In the entries below, filter for the word "types" and copy every matching line.

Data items
★ ★ ★ ★

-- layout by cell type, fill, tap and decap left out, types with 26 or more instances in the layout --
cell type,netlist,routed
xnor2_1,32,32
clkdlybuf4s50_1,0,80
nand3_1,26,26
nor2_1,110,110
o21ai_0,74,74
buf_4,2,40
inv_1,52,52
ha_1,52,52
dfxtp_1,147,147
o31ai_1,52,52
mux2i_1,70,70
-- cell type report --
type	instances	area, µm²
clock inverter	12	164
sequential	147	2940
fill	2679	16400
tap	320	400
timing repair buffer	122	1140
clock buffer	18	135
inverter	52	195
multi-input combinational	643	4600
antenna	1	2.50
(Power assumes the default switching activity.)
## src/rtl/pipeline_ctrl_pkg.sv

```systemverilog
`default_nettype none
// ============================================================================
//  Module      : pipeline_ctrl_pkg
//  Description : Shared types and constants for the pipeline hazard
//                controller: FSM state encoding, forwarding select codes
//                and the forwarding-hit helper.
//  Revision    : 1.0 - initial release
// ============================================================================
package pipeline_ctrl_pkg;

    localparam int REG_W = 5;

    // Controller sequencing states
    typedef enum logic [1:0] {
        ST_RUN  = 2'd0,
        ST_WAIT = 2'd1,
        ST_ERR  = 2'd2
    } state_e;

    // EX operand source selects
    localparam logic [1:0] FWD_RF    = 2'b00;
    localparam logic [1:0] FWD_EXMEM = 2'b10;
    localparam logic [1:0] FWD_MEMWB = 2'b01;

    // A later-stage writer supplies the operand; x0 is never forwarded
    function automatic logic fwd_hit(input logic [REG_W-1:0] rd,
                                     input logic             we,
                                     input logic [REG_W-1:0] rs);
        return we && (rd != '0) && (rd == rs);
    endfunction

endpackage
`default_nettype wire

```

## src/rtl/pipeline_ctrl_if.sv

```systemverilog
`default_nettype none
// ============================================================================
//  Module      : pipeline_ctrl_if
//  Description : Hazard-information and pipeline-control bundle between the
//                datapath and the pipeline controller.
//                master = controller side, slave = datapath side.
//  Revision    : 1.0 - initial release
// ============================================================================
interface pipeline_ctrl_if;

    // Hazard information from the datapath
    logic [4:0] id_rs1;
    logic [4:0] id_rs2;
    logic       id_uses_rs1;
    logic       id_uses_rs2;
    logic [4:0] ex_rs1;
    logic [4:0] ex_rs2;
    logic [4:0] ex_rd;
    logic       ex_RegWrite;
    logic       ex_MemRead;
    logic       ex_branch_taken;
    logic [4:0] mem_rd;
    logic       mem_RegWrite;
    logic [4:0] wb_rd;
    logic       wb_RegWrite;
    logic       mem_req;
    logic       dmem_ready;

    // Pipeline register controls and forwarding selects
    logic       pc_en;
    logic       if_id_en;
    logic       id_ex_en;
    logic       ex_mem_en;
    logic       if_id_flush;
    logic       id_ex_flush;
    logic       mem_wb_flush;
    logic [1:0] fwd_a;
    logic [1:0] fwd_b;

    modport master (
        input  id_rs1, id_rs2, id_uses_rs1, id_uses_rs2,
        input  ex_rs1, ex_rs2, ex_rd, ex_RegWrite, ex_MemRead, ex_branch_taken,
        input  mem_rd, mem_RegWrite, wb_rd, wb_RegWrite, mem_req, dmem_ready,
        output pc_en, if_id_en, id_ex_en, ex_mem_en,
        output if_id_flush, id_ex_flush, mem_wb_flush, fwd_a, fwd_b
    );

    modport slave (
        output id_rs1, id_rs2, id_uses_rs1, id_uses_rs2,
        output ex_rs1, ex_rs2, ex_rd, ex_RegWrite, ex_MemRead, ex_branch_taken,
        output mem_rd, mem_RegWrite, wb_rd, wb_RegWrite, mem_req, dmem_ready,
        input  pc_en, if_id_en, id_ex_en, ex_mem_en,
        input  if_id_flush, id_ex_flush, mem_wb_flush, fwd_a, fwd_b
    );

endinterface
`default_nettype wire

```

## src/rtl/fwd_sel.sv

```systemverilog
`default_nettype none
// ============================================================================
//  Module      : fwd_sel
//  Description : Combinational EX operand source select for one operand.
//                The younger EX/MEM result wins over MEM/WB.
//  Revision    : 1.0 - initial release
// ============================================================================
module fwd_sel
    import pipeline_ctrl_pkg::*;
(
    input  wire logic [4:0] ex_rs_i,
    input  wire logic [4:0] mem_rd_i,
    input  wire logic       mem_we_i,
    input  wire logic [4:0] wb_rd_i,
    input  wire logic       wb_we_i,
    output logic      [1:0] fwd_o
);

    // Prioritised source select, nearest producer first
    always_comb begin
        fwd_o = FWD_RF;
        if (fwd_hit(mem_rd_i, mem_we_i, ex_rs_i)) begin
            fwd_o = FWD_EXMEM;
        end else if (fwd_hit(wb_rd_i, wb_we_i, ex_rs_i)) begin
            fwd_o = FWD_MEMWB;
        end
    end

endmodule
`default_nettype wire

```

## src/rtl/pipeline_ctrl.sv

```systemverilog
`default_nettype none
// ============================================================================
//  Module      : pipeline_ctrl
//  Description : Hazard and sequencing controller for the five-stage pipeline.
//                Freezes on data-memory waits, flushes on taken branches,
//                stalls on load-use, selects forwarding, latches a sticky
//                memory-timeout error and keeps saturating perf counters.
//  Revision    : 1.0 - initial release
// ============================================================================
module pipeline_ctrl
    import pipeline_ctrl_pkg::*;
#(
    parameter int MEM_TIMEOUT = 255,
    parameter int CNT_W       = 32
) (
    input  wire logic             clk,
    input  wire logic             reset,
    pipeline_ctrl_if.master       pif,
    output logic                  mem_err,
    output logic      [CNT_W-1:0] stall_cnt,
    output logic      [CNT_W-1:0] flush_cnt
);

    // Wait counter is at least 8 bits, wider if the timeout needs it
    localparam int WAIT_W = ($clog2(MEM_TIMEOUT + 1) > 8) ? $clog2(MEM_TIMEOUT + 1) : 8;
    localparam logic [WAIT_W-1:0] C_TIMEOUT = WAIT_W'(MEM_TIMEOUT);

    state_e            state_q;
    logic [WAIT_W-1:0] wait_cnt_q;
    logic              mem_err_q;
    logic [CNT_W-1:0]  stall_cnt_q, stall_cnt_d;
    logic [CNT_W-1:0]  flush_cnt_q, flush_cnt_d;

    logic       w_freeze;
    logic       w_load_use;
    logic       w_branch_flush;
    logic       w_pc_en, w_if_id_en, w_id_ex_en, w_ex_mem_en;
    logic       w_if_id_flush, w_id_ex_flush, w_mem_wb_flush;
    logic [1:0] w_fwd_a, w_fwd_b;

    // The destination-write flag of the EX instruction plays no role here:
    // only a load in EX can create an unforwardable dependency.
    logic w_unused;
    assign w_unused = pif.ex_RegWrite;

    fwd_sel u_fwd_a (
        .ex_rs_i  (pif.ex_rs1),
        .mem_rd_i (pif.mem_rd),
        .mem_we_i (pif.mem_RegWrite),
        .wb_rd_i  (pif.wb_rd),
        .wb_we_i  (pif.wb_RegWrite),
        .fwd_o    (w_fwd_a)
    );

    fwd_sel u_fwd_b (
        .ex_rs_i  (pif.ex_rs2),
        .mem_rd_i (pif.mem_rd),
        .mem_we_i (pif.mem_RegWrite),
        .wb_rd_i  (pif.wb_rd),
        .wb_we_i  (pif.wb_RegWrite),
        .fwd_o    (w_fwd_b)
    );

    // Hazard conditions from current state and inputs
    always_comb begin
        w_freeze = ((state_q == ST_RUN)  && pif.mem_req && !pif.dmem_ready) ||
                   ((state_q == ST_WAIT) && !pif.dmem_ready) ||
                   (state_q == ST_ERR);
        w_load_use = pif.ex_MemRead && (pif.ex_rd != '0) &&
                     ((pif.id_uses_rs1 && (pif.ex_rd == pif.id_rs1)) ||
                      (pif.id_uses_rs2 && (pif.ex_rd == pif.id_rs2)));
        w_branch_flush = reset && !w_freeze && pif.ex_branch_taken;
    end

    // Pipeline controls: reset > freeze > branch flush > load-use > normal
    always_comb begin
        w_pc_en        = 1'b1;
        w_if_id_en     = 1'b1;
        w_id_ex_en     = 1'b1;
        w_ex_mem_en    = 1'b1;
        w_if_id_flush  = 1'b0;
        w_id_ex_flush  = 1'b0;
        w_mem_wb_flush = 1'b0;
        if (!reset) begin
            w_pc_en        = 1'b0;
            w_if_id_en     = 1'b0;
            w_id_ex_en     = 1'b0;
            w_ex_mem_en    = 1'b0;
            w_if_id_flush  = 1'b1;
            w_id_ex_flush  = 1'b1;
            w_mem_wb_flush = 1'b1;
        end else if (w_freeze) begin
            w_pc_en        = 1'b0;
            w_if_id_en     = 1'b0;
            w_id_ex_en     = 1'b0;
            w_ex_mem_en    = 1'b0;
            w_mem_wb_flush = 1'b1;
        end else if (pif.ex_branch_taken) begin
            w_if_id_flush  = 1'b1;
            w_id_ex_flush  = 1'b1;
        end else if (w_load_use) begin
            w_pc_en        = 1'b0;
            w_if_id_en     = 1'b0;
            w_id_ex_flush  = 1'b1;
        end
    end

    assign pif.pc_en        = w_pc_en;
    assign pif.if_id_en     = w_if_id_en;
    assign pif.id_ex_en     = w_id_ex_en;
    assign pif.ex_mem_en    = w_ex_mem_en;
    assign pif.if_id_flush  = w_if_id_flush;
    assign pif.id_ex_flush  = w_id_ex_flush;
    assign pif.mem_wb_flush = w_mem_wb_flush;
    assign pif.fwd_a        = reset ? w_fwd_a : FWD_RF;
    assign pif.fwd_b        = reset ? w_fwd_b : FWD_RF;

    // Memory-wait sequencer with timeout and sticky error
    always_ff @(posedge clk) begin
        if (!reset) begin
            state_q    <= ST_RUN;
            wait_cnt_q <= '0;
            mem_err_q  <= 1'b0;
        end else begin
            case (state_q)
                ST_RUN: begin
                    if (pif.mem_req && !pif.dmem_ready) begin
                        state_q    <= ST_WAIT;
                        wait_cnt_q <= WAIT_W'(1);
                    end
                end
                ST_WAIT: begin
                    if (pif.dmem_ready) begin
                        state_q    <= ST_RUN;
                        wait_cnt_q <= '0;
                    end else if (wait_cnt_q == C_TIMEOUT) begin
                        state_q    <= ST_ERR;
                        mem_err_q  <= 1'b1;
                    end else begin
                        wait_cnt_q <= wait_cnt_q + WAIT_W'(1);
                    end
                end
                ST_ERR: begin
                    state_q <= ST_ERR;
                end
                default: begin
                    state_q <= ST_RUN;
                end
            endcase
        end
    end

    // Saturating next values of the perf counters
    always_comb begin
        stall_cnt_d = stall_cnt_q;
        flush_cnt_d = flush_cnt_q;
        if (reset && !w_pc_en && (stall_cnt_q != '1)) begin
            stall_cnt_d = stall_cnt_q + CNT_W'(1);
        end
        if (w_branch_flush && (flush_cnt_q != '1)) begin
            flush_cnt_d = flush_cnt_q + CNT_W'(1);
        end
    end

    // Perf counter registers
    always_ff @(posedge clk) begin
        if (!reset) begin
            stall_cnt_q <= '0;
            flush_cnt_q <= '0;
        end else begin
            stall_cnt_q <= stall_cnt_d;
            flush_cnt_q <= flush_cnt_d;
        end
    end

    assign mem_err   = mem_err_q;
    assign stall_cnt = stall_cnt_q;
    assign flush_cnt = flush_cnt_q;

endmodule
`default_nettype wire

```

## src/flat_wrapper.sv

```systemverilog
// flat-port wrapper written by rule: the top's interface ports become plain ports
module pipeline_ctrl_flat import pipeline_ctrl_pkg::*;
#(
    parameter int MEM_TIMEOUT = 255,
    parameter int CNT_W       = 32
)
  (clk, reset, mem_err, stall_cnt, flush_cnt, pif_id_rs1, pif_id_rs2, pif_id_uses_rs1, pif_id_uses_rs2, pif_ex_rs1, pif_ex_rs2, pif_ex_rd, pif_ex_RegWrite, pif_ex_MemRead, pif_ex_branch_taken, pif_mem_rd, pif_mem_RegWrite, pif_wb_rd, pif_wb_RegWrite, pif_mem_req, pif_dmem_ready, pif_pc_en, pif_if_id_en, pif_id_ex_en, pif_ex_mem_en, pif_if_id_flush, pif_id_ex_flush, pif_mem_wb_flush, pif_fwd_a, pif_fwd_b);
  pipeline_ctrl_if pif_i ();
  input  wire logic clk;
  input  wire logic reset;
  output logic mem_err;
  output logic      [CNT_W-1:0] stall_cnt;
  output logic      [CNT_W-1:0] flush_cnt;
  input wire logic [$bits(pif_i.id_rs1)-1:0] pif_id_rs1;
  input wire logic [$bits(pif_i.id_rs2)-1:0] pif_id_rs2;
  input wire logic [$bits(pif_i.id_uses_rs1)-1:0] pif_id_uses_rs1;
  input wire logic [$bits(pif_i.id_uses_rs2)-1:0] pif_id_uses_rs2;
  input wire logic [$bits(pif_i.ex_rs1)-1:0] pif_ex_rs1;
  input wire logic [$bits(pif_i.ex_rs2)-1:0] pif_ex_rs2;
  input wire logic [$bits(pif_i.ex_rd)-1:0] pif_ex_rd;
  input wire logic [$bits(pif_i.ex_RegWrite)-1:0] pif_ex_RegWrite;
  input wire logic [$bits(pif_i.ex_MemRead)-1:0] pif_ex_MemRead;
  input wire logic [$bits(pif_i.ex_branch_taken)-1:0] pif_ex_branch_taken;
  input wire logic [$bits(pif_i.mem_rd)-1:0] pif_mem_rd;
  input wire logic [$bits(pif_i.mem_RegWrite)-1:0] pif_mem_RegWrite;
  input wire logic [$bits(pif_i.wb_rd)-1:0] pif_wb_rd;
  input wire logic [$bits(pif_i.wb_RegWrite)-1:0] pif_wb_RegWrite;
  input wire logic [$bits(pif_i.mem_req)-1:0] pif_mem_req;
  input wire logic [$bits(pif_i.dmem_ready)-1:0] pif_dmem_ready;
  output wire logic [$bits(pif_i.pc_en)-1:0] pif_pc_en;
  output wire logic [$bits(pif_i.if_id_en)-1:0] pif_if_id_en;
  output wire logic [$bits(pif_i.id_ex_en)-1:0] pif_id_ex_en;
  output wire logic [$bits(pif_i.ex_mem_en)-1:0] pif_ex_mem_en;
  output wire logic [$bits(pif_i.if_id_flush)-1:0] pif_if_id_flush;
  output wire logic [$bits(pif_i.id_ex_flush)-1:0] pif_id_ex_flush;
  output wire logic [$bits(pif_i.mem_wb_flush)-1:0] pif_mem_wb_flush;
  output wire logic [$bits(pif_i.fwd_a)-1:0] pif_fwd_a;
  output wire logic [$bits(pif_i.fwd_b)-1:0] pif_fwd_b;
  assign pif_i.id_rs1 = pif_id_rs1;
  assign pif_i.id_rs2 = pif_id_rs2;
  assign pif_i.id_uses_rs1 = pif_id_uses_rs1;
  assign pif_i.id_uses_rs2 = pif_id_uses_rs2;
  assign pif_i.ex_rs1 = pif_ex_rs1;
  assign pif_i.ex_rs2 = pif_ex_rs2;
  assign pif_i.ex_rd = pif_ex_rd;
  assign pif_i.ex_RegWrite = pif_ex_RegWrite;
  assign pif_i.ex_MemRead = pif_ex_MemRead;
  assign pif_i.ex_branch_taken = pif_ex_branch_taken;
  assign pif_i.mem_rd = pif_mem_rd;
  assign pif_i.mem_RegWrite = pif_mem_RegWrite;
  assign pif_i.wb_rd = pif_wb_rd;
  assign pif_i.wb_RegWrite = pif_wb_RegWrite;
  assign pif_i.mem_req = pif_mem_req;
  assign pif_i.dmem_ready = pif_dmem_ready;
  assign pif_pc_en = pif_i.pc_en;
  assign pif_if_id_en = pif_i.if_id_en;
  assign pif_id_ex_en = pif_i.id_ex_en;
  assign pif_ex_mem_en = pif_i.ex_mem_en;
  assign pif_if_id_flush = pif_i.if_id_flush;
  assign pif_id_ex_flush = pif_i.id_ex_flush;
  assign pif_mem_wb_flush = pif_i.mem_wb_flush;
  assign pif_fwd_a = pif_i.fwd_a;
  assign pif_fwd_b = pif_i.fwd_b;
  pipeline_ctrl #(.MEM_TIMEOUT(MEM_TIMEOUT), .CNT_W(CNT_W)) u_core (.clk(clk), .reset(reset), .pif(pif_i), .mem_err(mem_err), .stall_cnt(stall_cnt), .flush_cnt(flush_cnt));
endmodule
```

★ ★ ★ ★

▸ **Exercise solution**:
-- layout by cell type, fill, tap and decap left out, types with 26 or more instances in the layout --
//  Description : Shared types and constants for the pipeline hazard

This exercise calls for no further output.